## src/rtl/psls_pkg.sv

```systemverilog
// shared constants, types and command/status structs for the prefix-sum search core
`default_nettype none
package psls_pkg;

	localparam int TABLE_DEPTH = 1024;
	localparam int IDX_W = $clog2(TABLE_DEPTH);
	localparam int CNT_W = $clog2(TABLE_DEPTH + 1);
	localparam int VAL_W = 32;
	localparam int POS_W = 11;

	typedef enum logic {
		OP_LOAD  = 1'b0,
		OP_QUERY = 1'b1
	} op_t;

	typedef enum logic [1:0] {
		ST_IDLE,
		ST_SEARCH,
		ST_EMIT_QUERY,
		ST_EMIT_FULL
	} state_t;

	typedef struct packed {
		logic load_en;
		logic search_start;
		logic search_step;
		logic emit_query;
		logic emit_full;
	} cmd_t;

	typedef struct packed {
		logic table_full;
		logic search_done;
		logic slot_free;
	} stat_t;

endpackage
`default_nettype wire

```

## src/rtl/psls_ctrl.sv

```systemverilog
// controller state machine: accepts beats, sequences the search, issues results
`default_nettype none
module psls_ctrl (
	input  wire logic           clk,
	input  wire logic           arst_n,
	input  wire logic           in_valid,
	input  wire logic           in_opcode,
	output logic                in_ready,
	input  wire psls_pkg::stat_t stat,
	output psls_pkg::cmd_t      cmd
);
	import psls_pkg::*;

	state_t state_q;
	state_t state_d;
	logic   accept;

	assign accept = in_valid && (state_q == ST_IDLE);

	always_ff @(posedge clk or negedge arst_n) begin
		if (!arst_n) begin
			state_q <= ST_IDLE;
		end else begin
			state_q <= state_d;
		end
	end

	always_comb begin
		state_d = state_q;
		case (state_q)
			ST_IDLE: begin
				if (accept) begin
					if (op_t'(in_opcode) == OP_QUERY) begin
						state_d = ST_SEARCH;
					end else if (stat.table_full) begin
						state_d = ST_EMIT_FULL;
					end
				end
			end
			ST_SEARCH: begin
				if (stat.search_done) begin
					state_d = ST_EMIT_QUERY;
				end
			end
			ST_EMIT_QUERY, ST_EMIT_FULL: begin
				if (stat.slot_free) begin
					state_d = ST_IDLE;
				end
			end
			default: state_d = ST_IDLE;
		endcase
	end

	always_comb begin
		cmd      = '0;
		in_ready = 1'b0;
		case (state_q)
			ST_IDLE: begin
				in_ready = 1'b1;
				if (accept) begin
					cmd.load_en      = (op_t'(in_opcode) == OP_LOAD) && !stat.table_full;
					cmd.search_start = (op_t'(in_opcode) == OP_QUERY);
				end
			end
			ST_SEARCH:     cmd.search_step = 1'b1;
			ST_EMIT_QUERY: cmd.emit_query  = stat.slot_free;
			ST_EMIT_FULL:  cmd.emit_full   = stat.slot_free;
			default: begin
				cmd      = '0;
				in_ready = 1'b0;
			end
		endcase
	end

endmodule
`default_nettype wire

```

## config.mk

```make
export PLATFORM = sky130hd
export DESIGN_NAME = psls_ctrl
export DESIGN_NICKNAME = d
export VERILOG_FILES = /design/src/rtl/psls_pkg.sv /design/src/rtl/psls_ctrl.sv
export SDC_FILE = /design/constraint.sdc
export NUM_CORES = 1
export LEC_CHECK = 0
export BUFFER_PORTS_ARGS = -buffer_cell sky130_fd_sc_hd__buf_2
export CAP_MARGIN = 30
export CORE_AREA = 8 8 45 47
export CTS_CLUSTER_DIAMETER = 150
export CTS_CLUSTER_SIZE = 12
export DETAILED_ROUTE_END_ITERATION = 8
export DIE_AREA = 0 0 53 55
export PLACE_DENSITY_LB_ADDON = 0.3
export SKIP_CTS_REPAIR_TIMING = 1
export SLEW_MARGIN = 15
export SYNTH_ARGS = -nofsm -noshare
export SYNTH_HDL_FRONTEND = slang
export SYNTH_SLANG_ARGS = --single-unit
```

## constraint.sdc

```tcl
create_clock -name clk -period 1.04 [get_ports clk]
set_input_delay 0 -clock clk [delete_from_list [all_inputs] [get_ports clk]]
set_output_delay 0 -clock clk [all_outputs]
set_load 0.05 [all_outputs]
```

==> key figures <==
Status
  • Status: finished with violations
  • Failing checks: negative setup slack

Clocking
  • H-tree Lvls: 1
  • Clk_lat worst skew: about 230 ps
  • TritonCTS Buffers: 3
  • CTS max path bufs: 2
  • Clock transition at path regs: 40 ps
  • CTS tree: done
  • Root Driver: clkbuf_4
  • CTS Sinks: 2

Logic synthesis
  • Main synth FF type: dfrtp_1
  • Syn_area_per_cell: roughly 9.2 sq um
  • Synth Instances: 16
  • EDFF count, synth: 0
  • Syn nets: 23
  • Synth unique cells: 11
  • Top cells by count, synth: and3_2, nor2_1, dfrtp_1
  • Top cells by area, synth: dfrtp_1, and3_2, nand4bb_1, nor2_1, a22o_2
  • Sequential element share of the synthesized area: 33.9%
  • #FFs+latches synth: 2
  • Ys async rst share: 100%
  • Top cell type's share of synthesized area: ~34%
  • Synthesized area: 148 sq um
  • Yosys Warn Count: 0
  • Cell taking the most area after synthesis: dfrtp_1

Final layout
  • Ant. Diodes: 0
  • Largest Register: state_q
  • Nets: 42
  • Register area: 52.6 sq um
  • Max reg flops: 2
  • Multi-input logic area: approximately 120 sq um
  • Layout cells sized above 1: around 74%
  • # fillers: 155
  • Area delta synth->final: 135%
  • Final Cell Area: 347 sq um
  • Util after Layout: 25.0%
  • Top flop regs: state_q x2

Worst setup path
  • Reg-to-Reg Start: state_q[0]$_DFFE_PN0P_
  • Crit end category: output pin
  • Worst path arrival time: 1150 ps
  • Worst Setup SP: state_q[1]$_DFFE_PN0P_
  • FF-to-FF setup slack: 100 ps
  • Setup crit end: cmd[4]
  • CP max FO: 6
  • RR Endpoint: state_q[1]$_DFFE_PN0P_
  • CP Launch Type: register
  • Critical Path RT: 1040 ps
  • Crit Path Category: reg2out
  • R2r worst-path depth: 2

Routing
  • DRC Markers: 0
  • DRT iter0 DRCs: 0
  • DR vias: 188
  • ANT nets after route: 0
  • Vias per cell: ~3.8
  • WL final: 561 microns
  • Drt wl/cell: around 11 microns
  • Initial DRT Pass Iterations: 1

Floorplanning
  • FP Rows: 14
  • Initial core utilization: 10.7%
  • Total core area: 0.00138 sq mm
  • Die ar.: a little under 0.003 sq mm
  • Die H: 55 microns
  • IO Count: 13
  • Die width: between 50 and 60 microns

Timing
  • Sum Neg Setup Slack: -401 ps
  • RSZ-0062 raised after global routing: true
  • F_max: 873 MHz
  • Final setup fails: 6
  • Tightest Pin Transition: around 250 ps
  • Slew Viols, Final: 0
  • Fin. Hold Viols: 0
  • Worst rel slew slack: 83.3%
  • Worst Slack Setup Final: -106 ps
  • Fin crit share: 110%
  • Max Clock Skew: between 7 and 8 ps
  • Fin crit period: 1150 ps

Power
  • Leak: between 0.15 and 0.2 nW
  • Pwr Total: 1.01 mW
  • Int Pwr: 0.524 mW
  • Logic pwr share: 61.7%
  • Sw frac: 48.3%
  • PwrDens: approximately 3000 mW/mm^2
  • Clock Power Share: about a fifth
  • Worst ir drop on vdd: 0.990 mV
  • Switch Pwr: 0.489 mW
  • Part of the power in registers: 19.2%

Global route
  • Total GRT Usage: 3.83%
  • Grt total ovfl: 0
  • Vias in the first global route: 179
  • Global-route wire length before repair: roughly 720 microns
  • Initial antenna violation count: 0
  • Largest net degree at the start of global routing: 8

Placement
  • Gpl congestion: 0.699
  • DPL Wire Length: 428 microns
  • Port bufs: 12
  • Dpl cell area: 246 sq um

Hold path
  • Worst Hold Class: in2async

Run
  • Max-cap viol count: 0
[final cells by class]
cell class | instances | area share, %
multi-input combinational | 14 | 35.7
clock buffer | 4 | 7.58
timing repair buffer | 14 | 35.7
sequential | 2 | 15.2
tap | 16 | 5.78
[cells by family (layout without fill, tap and decap cells)]
kind of cell	Yosys count	after routing	share of synthesized area, %
simple gates	9	9	39.0
compound gates	4	4	20.3
flops	2	2	33.9
mux	1	1	6.78
buf+inv	0	18	0
[per-layer routing]
layer  track usage [%]  wire [microns]  up-vias
met5                 0               0        -
met4              5.17               0        0
met1              3.35             232       80
met2              4.49             215       13
met3              3.48             113        0
li1                  -               -       95
[worst min path at each step]
stage | start | end | slack (ps) | cells after the start
CTS | arst_n | state_q[0]$_DFFE_PN0P_ | -460 | 1
global route | arst_n | state_q[0]$_DFFE_PN0P_ | 60 | 2
detailed placement | arst_n | state_q[1]$_DFFE_PN0P_ | -210 | 1
finish | arst_n | state_q[0]$_DFFE_PN0P_ | 80 | 2
floorplan | arst_n | state_q[0]$_DFFE_PN0P_ | -300 | 0
global placement | arst_n | state_q[1]$_DFFE_PN0P_ | -210 | 1
[critical path, cell delays in order (launching register included)]
cell and delay (ps):
dfrtp_2 440, nor2_4 150, and3_4 190, buf_8 140
[placed cells by master, fill, tap and decap left out, drive strengths merged]
| master | netlist | routed |
|---|---|---|
| o21a | 1 | 1 |
| mux2i | 1 | 1 |
| and3 | 3 | 3 |
| a21oi | 1 | 1 |
| a21boi | 1 | 1 |
| a22o | 1 | 1 |
| dlygate4sd3 | 0 | 1 |
| clkbuf | 0 | 4 |
| nor2 | 3 | 3 |
| and2b | 1 | 1 |
| nand2 | 1 | 1 |
| nand4bb | 1 | 1 |
| dfrtp | 2 | 2 |
| buf | 0 | 13 |
[power groups by stage]
stage	sequential [mW]	clock (mW)	combinational, mW
2_1_floorplan	0.181	0	0.392
3_3_place_gp	0.194	0	0.488
3_5_place_dp	0.193	0	0.490
4_1_cts	0.192	0.210	0.491
5_1_grt	0.202	0.220	0.658
6_report	0.195	0.193	0.625
[stage by stage]
step	setup WS, ps	std cells	hold slack (ps)
after floorplan	-79.3	16	-296
after global placement	18.4	44	-211
after detailed placement	19.3	44	-213
after CTS	-235	48	-465
after global routing	-169	50	63.2
final	-106	50	78.4
No activity file was read; power rests on OpenSTA's default activity.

================

## BRIEF
Take from the listing above each line that contains the string "regs".

## EXPECTED ANSWER
  • Clock transition at path regs: 40 ps
  • Top flop regs: state_q x2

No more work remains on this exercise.